In a filing with the Securities & Exchange Commission (SEC), the company said it had been in negotiations for a reverse merger with an unnamed, privately-held biopharma company, but these have now ended "without execution of a definitive agreement."
It has also been unable to find another source of financing that would allow it to fulfil the requirements to retain its Nasdaq listing, including a minimum share price of $1, and it will swap to the OTC Pink Market from today – making it even harder to raise money.
Three board members have also resigned, taking it below the minimum needed to stay on the main exchange, and it has now informed the Nasdaq it is unlikely to come back into compliance.
"The company anticipates that it will not be able to continue as an ongoing concern and is exploring all restructuring options, which may include commencing a bankruptcy or other insolvency proceeding sometime in the third quarter of 2023," according to the filing.
Humanigen has been struggling since its lead drug lenzilumab – which targets colony-stimulating factor 2 (CSF2) and granulocyte-macrophage colony-stimulating factor (GM-CSF) – failed to work as hoped in patients hospitalised with COVID-19 in a phase 3 trial that generated results last year.

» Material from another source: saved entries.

[flow/design.v]
`timescale 1ns/1ps
module alu(
           rst_n,          
           src1,           
           src2,           
           ALU_control,    
           result,         
           zero,           
           cout,           
           overflow        
           );
input           rst_n;
input  [32-1:0] src1;
input  [32-1:0] src2;
input   [4-1:0] ALU_control;
output [32-1:0] result;
output          zero;
output          cout;
output          overflow;
reg    [32-1:0] result;
reg             zero;
reg             cout;
reg             overflow;
reg		a_invert;
reg 	        b_invert;
reg    [2-1:0]	operation;
wire		set;
wire   [31:0]	cout_;
wire   [31:0]	result_n;
always @(*) begin
    if(rst_n == 1) begin
		case(ALU_control)
			4'b0000:begin          
				a_invert <= 0;
				b_invert <= 0;
				operation <= 2'b00;end
			4'b0001:begin 		   
				a_invert <= 0;
				b_invert <= 0;
				operation <= 2'b01;end
			4'b0010:begin		   
				a_invert <= 0;
				b_invert <= 0;
				operation <= 2'b10;end
			4'b0110:begin		   
				a_invert  <= 0;
				b_invert  <= 1;
				operation <= 2'b10;end
			4'b1100:begin		   
				a_invert <= 1;
				b_invert <= 1;
				operation <= 2'b00;end
			4'b1101:begin		   
				a_invert <= 1;
				b_invert <= 1;
				operation <= 2'b01;end
			4'b0111:begin          
				a_invert <= 0;
				b_invert <= 1;
				operation <= 2'b11;end
			default:;
		endcase	
	end
end
alu_top alu0(.src1(src1[0]), .src2(src2[0]), .less(set), .A_invert(a_invert), .B_invert(b_invert), .cin(a_invert ^ b_invert),
			 .operation(operation), .result(result_n[0]), .cout(cout_[0]));
alu_top alu1(.src1(src1[1]), .src2(src2[1]), .less(1'b0), .A_invert(a_invert), .B_invert(b_invert), .cin(cout_[0]), 
			 .operation(operation), .result(result_n[1]), .cout(cout_[1]));
alu_top alu2(.src1(src1[2]), .src2(src2[2]), .less(1'b0), .A_invert(a_invert), .B_invert(b_invert), .cin(cout_[1]), 
			 .operation(operation), .result(result_n[2]), .cout(cout_[2]));
alu_top alu3(.src1(src1[3]), .src2(src2[3]), .less(1'b0), .A_invert(a_invert), .B_invert(b_invert), .cin(cout_[2]), 
			 .operation(operation), .result(result_n[3]), .cout(cout_[3]));
alu_top alu4(.src1(src1[4]), .src2(src2[4]), .less(1'b0), .A_invert(a_invert), .B_invert(b_invert), .cin(cout_[3]), 
			 .operation(operation), .result(result_n[4]), .cout(cout_[4]));
alu_top alu5(.src1(src1[5]), .src2(src2[5]), .less(1'b0), .A_invert(a_invert), .B_invert(b_invert), .cin(cout_[4]), 
			 .operation(operation), .result(result_n[5]), .cout(cout_[5]));
alu_top alu6(.src1(src1[6]), .src2(src2[6]), .less(1'b0), .A_invert(a_invert), .B_invert(b_invert), .cin(cout_[5]), 
			 .operation(operation), .result(result_n[6]), .cout(cout_[6]));
alu_top alu7(.src1(src1[7]), .src2(src2[7]), .less(1'b0), .A_invert(a_invert), .B_invert(b_invert), .cin(cout_[6]), 
			 .operation(operation), .result(result_n[7]), .cout(cout_[7]));
alu_top alu8(.src1(src1[8]), .src2(src2[8]), .less(1'b0), .A_invert(a_invert), .B_invert(b_invert), .cin(cout_[7]), 
			 .operation(operation), .result(result_n[8]), .cout(cout_[8]));
alu_top alu9(.src1(src1[9]), .src2(src2[9]), .less(1'b0), .A_invert(a_invert), .B_invert(b_invert), .cin(cout_[8]), 
			 .operation(operation), .result(result_n[9]), .cout(cout_[9]));
alu_top alu10(.src1(src1[10]), .src2(src2[10]), .less(1'b0), .A_invert(a_invert), .B_invert(b_invert), .cin(cout_[9]), 
			 .operation(operation), .result(result_n[10]), .cout(cout_[10]));
alu_top alu11(.src1(src1[11]), .src2(src2[11]), .less(1'b0), .A_invert(a_invert), .B_invert(b_invert), .cin(cout_[10]), 
			 .operation(operation), .result(result_n[11]), .cout(cout_[11]));
alu_top alu12(.src1(src1[12]), .src2(src2[12]), .less(1'b0), .A_invert(a_invert), .B_invert(b_invert), .cin(cout_[11]), 
			 .operation(operation), .result(result_n[12]), .cout(cout_[12]));
alu_top alu13(.src1(src1[13]), .src2(src2[13]), .less(1'b0), .A_invert(a_invert), .B_invert(b_invert), .cin(cout_[12]), 
			 .operation(operation), .result(result_n[13]), .cout(cout_[13]));
alu_top alu14(.src1(src1[14]), .src2(src2[14]), .less(1'b0), .A_invert(a_invert), .B_invert(b_invert), .cin(cout_[13]), 
			 .operation(operation), .result(result_n[14]), .cout(cout_[14]));
alu_top alu15(.src1(src1[15]), .src2(src2[15]), .less(1'b0), .A_invert(a_invert), .B_invert(b_invert), .cin(cout_[14]), 
			 .operation(operation), .result(result_n[15]), .cout(cout_[15]));
alu_top alu16(.src1(src1[16]), .src2(src2[16]), .less(1'b0), .A_invert(a_invert), .B_invert(b_invert), .cin(cout_[15]), 
			 .operation(operation), .result(result_n[16]), .cout(cout_[16]));
alu_top alu17(.src1(src1[17]), .src2(src2[17]), .less(1'b0), .A_invert(a_invert), .B_invert(b_invert), .cin(cout_[16]), 
			 .operation(operation), .result(result_n[17]), .cout(cout_[17]));
alu_top alu18(.src1(src1[18]), .src2(src2[18]), .less(1'b0), .A_invert(a_invert), .B_invert(b_invert), .cin(cout_[17]), 
			 .operation(operation), .result(result_n[18]), .cout(cout_[18]));
alu_top alu19(.src1(src1[19]), .src2(src2[19]), .less(1'b0), .A_invert(a_invert), .B_invert(b_invert), .cin(cout_[18]), 
			 .operation(operation), .result(result_n[19]), .cout(cout_[19]));
alu_top alu20(.src1(src1[20]), .src2(src2[20]), .less(1'b0), .A_invert(a_invert), .B_invert(b_invert), .cin(cout_[19]), 
			 .operation(operation), .result(result_n[20]), .cout(cout_[20]));
alu_top alu21(.src1(src1[21]), .src2(src2[21]), .less(1'b0), .A_invert(a_invert), .B_invert(b_invert), .cin(cout_[20]), 
			 .operation(operation), .result(result_n[21]), .cout(cout_[21]));
alu_top alu22(.src1(src1[22]), .src2(src2[22]), .less(1'b0), .A_invert(a_invert), .B_invert(b_invert), .cin(cout_[21]), 
			 .operation(operation), .result(result_n[22]), .cout(cout_[22]));
alu_top alu23(.src1(src1[23]), .src2(src2[23]), .less(1'b0), .A_invert(a_invert), .B_invert(b_invert), .cin(cout_[22]), 
			 .operation(operation), .result(result_n[23]), .cout(cout_[23]));
alu_top alu24(.src1(src1[24]), .src2(src2[24]), .less(1'b0), .A_invert(a_invert), .B_invert(b_invert), .cin(cout_[23]), 
			 .operation(operation), .result(result_n[24]), .cout(cout_[24]));
alu_top alu25(.src1(src1[25]), .src2(src2[25]), .less(1'b0), .A_invert(a_invert), .B_invert(b_invert), .cin(cout_[24]), 
			 .operation(operation), .result(result_n[25]), .cout(cout_[25]));
alu_top alu26(.src1(src1[26]), .src2(src2[26]), .less(1'b0), .A_invert(a_invert), .B_invert(b_invert), .cin(cout_[25]), 
			 .operation(operation), .result(result_n[26]), .cout(cout_[26]));
alu_top alu27(.src1(src1[27]), .src2(src2[27]), .less(1'b0), .A_invert(a_invert), .B_invert(b_invert), .cin(cout_[26]), 
			 .operation(operation), .result(result_n[27]), .cout(cout_[27]));
alu_top alu28(.src1(src1[28]), .src2(src2[28]), .less(1'b0), .A_invert(a_invert), .B_invert(b_invert), .cin(cout_[27]), 
			 .operation(operation), .result(result_n[28]), .cout(cout_[28]));
alu_top alu29(.src1(src1[29]), .src2(src2[29]), .less(1'b0), .A_invert(a_invert), .B_invert(b_invert), .cin(cout_[28]), 
			 .operation(operation), .result(result_n[29]), .cout(cout_[29]));
alu_top alu30(.src1(src1[30]), .src2(src2[30]), .less(1'b0), .A_invert(a_invert), .B_invert(b_invert), .cin(cout_[29]), 
			 .operation(operation), .result(result_n[30]), .cout(cout_[30]));
alu_top alu31(.src1(src1[31]), .src2(src2[31]), .less(1'b0), .A_invert(a_invert), .B_invert(b_invert), .cin(cout_[30]), 
			 .operation(operation), .result(result_n[31]), .cout(cout_[31]) );
assign set = (src1[31]^(~src2[31])^cout_[30]);
always @(*) begin
	cout = cout_;
	result = result_n ;
	zero = (result == 0) ? 1 : 0 ;
	overflow = ((src1[31]&(src2[31]^b_invert)) ^ result[31]) & (a_invert^b_invert) & ~(src1[31]^src2[31]);
end
endmodule
`timescale 1ns/1ps
module alu_top(
               src1,        
               src2,        
               less,        
               A_invert,    
               B_invert,    
               cin,         
               operation,   
               result,      
               cout,        
               );
input         src1;
input         src2;
input         less;
input         A_invert;
input         B_invert;
input         cin;
input [2-1:0] operation;
output        result;
output        cout;
reg           result;
reg	      cout;			  
reg 	      sr1;
reg	      sr2;	
always@( * )
begin
sr1 = src1 ^ A_invert;  
sr2 = src2 ^ B_invert;
	case(operation)
		2'b00:  begin            
			result = sr1 & sr2;				 
			cout = 0 ; end
		2'b01:	begin			 
			result = sr1 | sr2;				
			cout = 0; end
		2'b10: 	begin			 
			result = sr1 ^ sr2 ^ cin;		
			cout = (sr1 & sr2) | (sr1 & cin) | (sr2 & cin); end
		2'b11:	begin			 
			result = less ;                  
			cout = (sr1 & sr2) | (sr1 & cin) | (sr2 & cin); end
		endcase
end
endmodule
[flow/config.mk]
export PLATFORM = sky130hd
export DESIGN_NAME = alu
export DESIGN_NICKNAME = alu
export VERILOG_FILES = /design/flow/design.v
export SDC_FILE = /design/flow/constraint.sdc
export NUM_CORES = 4
export LEC_CHECK = 1
export CORE_UTILIZATION = 40
[flow/run.sh]
#!/bin/bash
# OpenROAD 26Q1-2900-gdf79404cd8, Yosys 0.63+post, stock flow scripts
make -C /OpenROAD-flow-scripts/flow DESIGN_CONFIG=/design/flow/config.mk WORK_HOME=/design/flow/orfs finish
[flow/constraint.sdc]
current_design alu

set clk_period 14.5
set clk_io_pct 0.2

create_clock -name clk0 -period $clk_period

set non_clock_inputs [all_inputs -no_clocks]
set_input_delay [expr $clk_period * $clk_io_pct] -clock clk0 $non_clock_inputs
set_output_delay [expr $clk_period * $clk_io_pct] -clock clk0 [all_outputs]
==> flow_summary.yaml <==
# implementation run metrics
timing:
  maxSlewHeadroom_pct: 48.0
  untimed_endpoints: 4
  setup_slack_ns: -7.09
  slew_violations: 0
  finalHoldViolCount: 0
  fin_crit_ns: 21.59
  period_used_pct: 149
  rsz0062_at_grt: "yes"
  holdWs_ns: 6.51
  fmax_mhz: 46.3
  finalSetupTns_ns: -80.65
  setup_viol: 19
  unclocked_pins: 4
  tightest_slew_ns: 0.779
layout:
  area_delta_synth_final_pct: 42.9
  drive_gt1_share_pct: 29.0
  fin_area_um2: 5350
  fillers: 754
  lay_top_count: "inv_1"
  combGateArea_um2: 3310
  final_cell_mix: "inv_1, clkdlybuf4s50_1, xor2_1, buf_4, ha_1"
  seq_area_um2: 66.3
  post-route-util_pct: 60.1
global_routing:
  antenna_found_initial: 0
  first_global_vias: 2999
  grt_max_degree: 38
  grt_pass1_wl_um: 14200
  gr-total-overflow: 0
  track_usage_pct: 18.3
floorplan:
  dieArea_um2: 9750
  die_h_um: 98.7
  dieWidth_um: 98.7
  fp_util_pct: 42.1
  fp-row-count: 34
  core_area_um2: 8890
  pin_count: 104
logic_synthesis:
  ys_ff: 4
  synth_cell_type_count: 33
  netlist_area_um2: 3740
  avgSynthCellArea_um2: 8.32
  yosys_cells: 450
  ys_area_um2: 3740
  synthCells: 450
  ys_warn_count: 2
place:
  place_hpwl_um: 6600
  placed_area_um2: 5270
  portBuffers: 104
  place.gp.congestion: 0.869
route:
  ant_nets: 0
  antenna_cells: 0
  wl_per_cell_um: 12.6
  drc: 0
  totalWireLength_um: 8450
  vias_per_cell: 4.54
  drt_iter0_markers: 80
  vias: 3049
  firstDrtPassIters: 4
setup_path:
  crit_fanout: 3
  worst-endpoint-arrival_ns: 18.69
  start_kind: "primary input"
  worstSetupEndpointType: "output port"
  cp_common_cell: "fa_2"
  critPathSlowestCell: "fa_2"
  crit_family: "adder cells"
  cp_num_buf_inv: 3
  worstPathRequired_ns: 11.60
  crit_type: "in2out"
  max_stage_delay_ns: 0.53
outcome:
  status: "complete, but fails checks"
  violations: "negative setup slack"
job:
  drv_cap: 0
  warnings: 96
power_and_ir_drop:
  p_total_w: 0.000202
  powerDensity_nw_per_um2: 37.8
  vdd_drop_max_mv: 0.0172
  p_leak_nw: 2.77
min_path:
  min_path_type: "in2out"
==> synth_stat cells <==
cell type	number	area [µm²]
inv_1	92	345
xor2_1	66	578
ha_1	62	776
buf_4	34	255
mux2i_1	32	320
fa_1	30	601
nand2b_1	30	188
o22ai_1	30	188
buf_2	13	65.1
clkbuf_1	6	22.5
nand2_1	6	22.5
nor4_1	6	37.5
o21ai_0	6	30.0
a21oi_1	4	20.0
dlxtn_1	4	60.1
and2_1	3	18.8
nor2b_1	3	18.8
nor3b_1	3	22.5
xnor2_1	3	26.3
buf_6	2	22.5
nand3b_1	2	15.0
nand4_1	2	12.5
a22o_1	1	8.76
buf_12	1	20.0
nand3_1	1	5.00
nor2_1	1	3.75
nor3_1	1	5.00
nor3_2	1	10.0
nor4_2	1	12.5
o2111ai_1	1	8.76
o21a_1	1	7.51
o221ai_1	1	8.76
o31ai_1	1	7.51
==> registers in the layout, summed over array words and instances, names as in the netlist <==
register,cells
a_invert,1
operation,2
b_invert,1
==> logic make-up (layout without fill, tap and decap cells) <==
logic type / after synthesis / after routing / share of synthesized area, %
latches: 4 / 4 / 1.60
buf+inv: 148 / 261 / 19.5
mux: 32 / 32 / 8.56
fa+ha+maj: 92 / 92 / 36.8
compound gates: 45 / 45 / 7.46
xor+xnor: 69 / 69 / 16.1
simple gates: 60 / 60 / 9.93
==> path summary, 6_finish.rpt <==
check     from   end  cells after the start
max    src2[0]  zero                     71
min    src1[0]  zero                      6
==> stage by stage <==
stage,setup slack (ns),std cells
detailed placement,-8.11,669
CTS,-7.24,671
global placement,-8.05,669
finish,-7.09,671
global route,-7.70,671
floorplan,-6.71,450
==> layer usage <==
layer  vias up  wire length, µm  GRT usage, %
li1       1578                -             -
met1      1403             4130          28.2
met2        68             4030          30.8
met3         0              287          1.52
met4         0                0             0
met5         -                0             0
==> final cells by class <==
cell class | count | area share, %
multi-input cells | 298 | 61.8
repair buffers | 169 | 27.9
inverters | 92 | 6.46
well taps | 108 | 2.53
flip-flops and latches | 4 | 1.24
==> power by group <==
part	internal, W	total (W)	switching, W
logic	0.000112	0.000198	0.0000851
clock network	0	0	0
registers	0.00000128	0.00000454	0.00000326
==> timing repair <==
| action | 4_1_cts | 5_1_grt |
|---|---|---|
| setup endpoints to repair | 20 | 20 |
| resized | 66 | 11 |
| pin swaps | 9 | 4 |
| hold buffers | 0 | 0 |
| buffers inserted | 5 | 4 |
No activity file was given, so power comes from the tool's default toggle rates.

Back in mid-2020, the New Jersey-based biotech was hopeful of emergency use authorisation by the end of that year as a therapy to fight the so-called ‘cytokine storm’ that leaves some people with coronavirus infections fighting for their lives with acute respiratory distress syndrome (ARDS).
That hope fell apart when the application was rejected by the FDA towards the end of 2021, and the company's efforts to repurpose the drug for other indications – including as an add-on to CAR-T therapies for non-Hodgkin's lymphoma (NHL), rare blood cancer chronic myelomonocytic leukaemia, and graft versus host disease (GvHD) – failed to come to fruition.
In its last financial statement, released at the end of March, the company was down to just over $3 million in cash reserves from around $10 million at the end of 2022, and it is now exploring the potential sale of its remaining assets in a bankruptcy proceeding that could “result in a complete or substantial loss of value” for its shareholders.
Shares in the company lost more than 80% of their value to dip below 4 cents yesterday.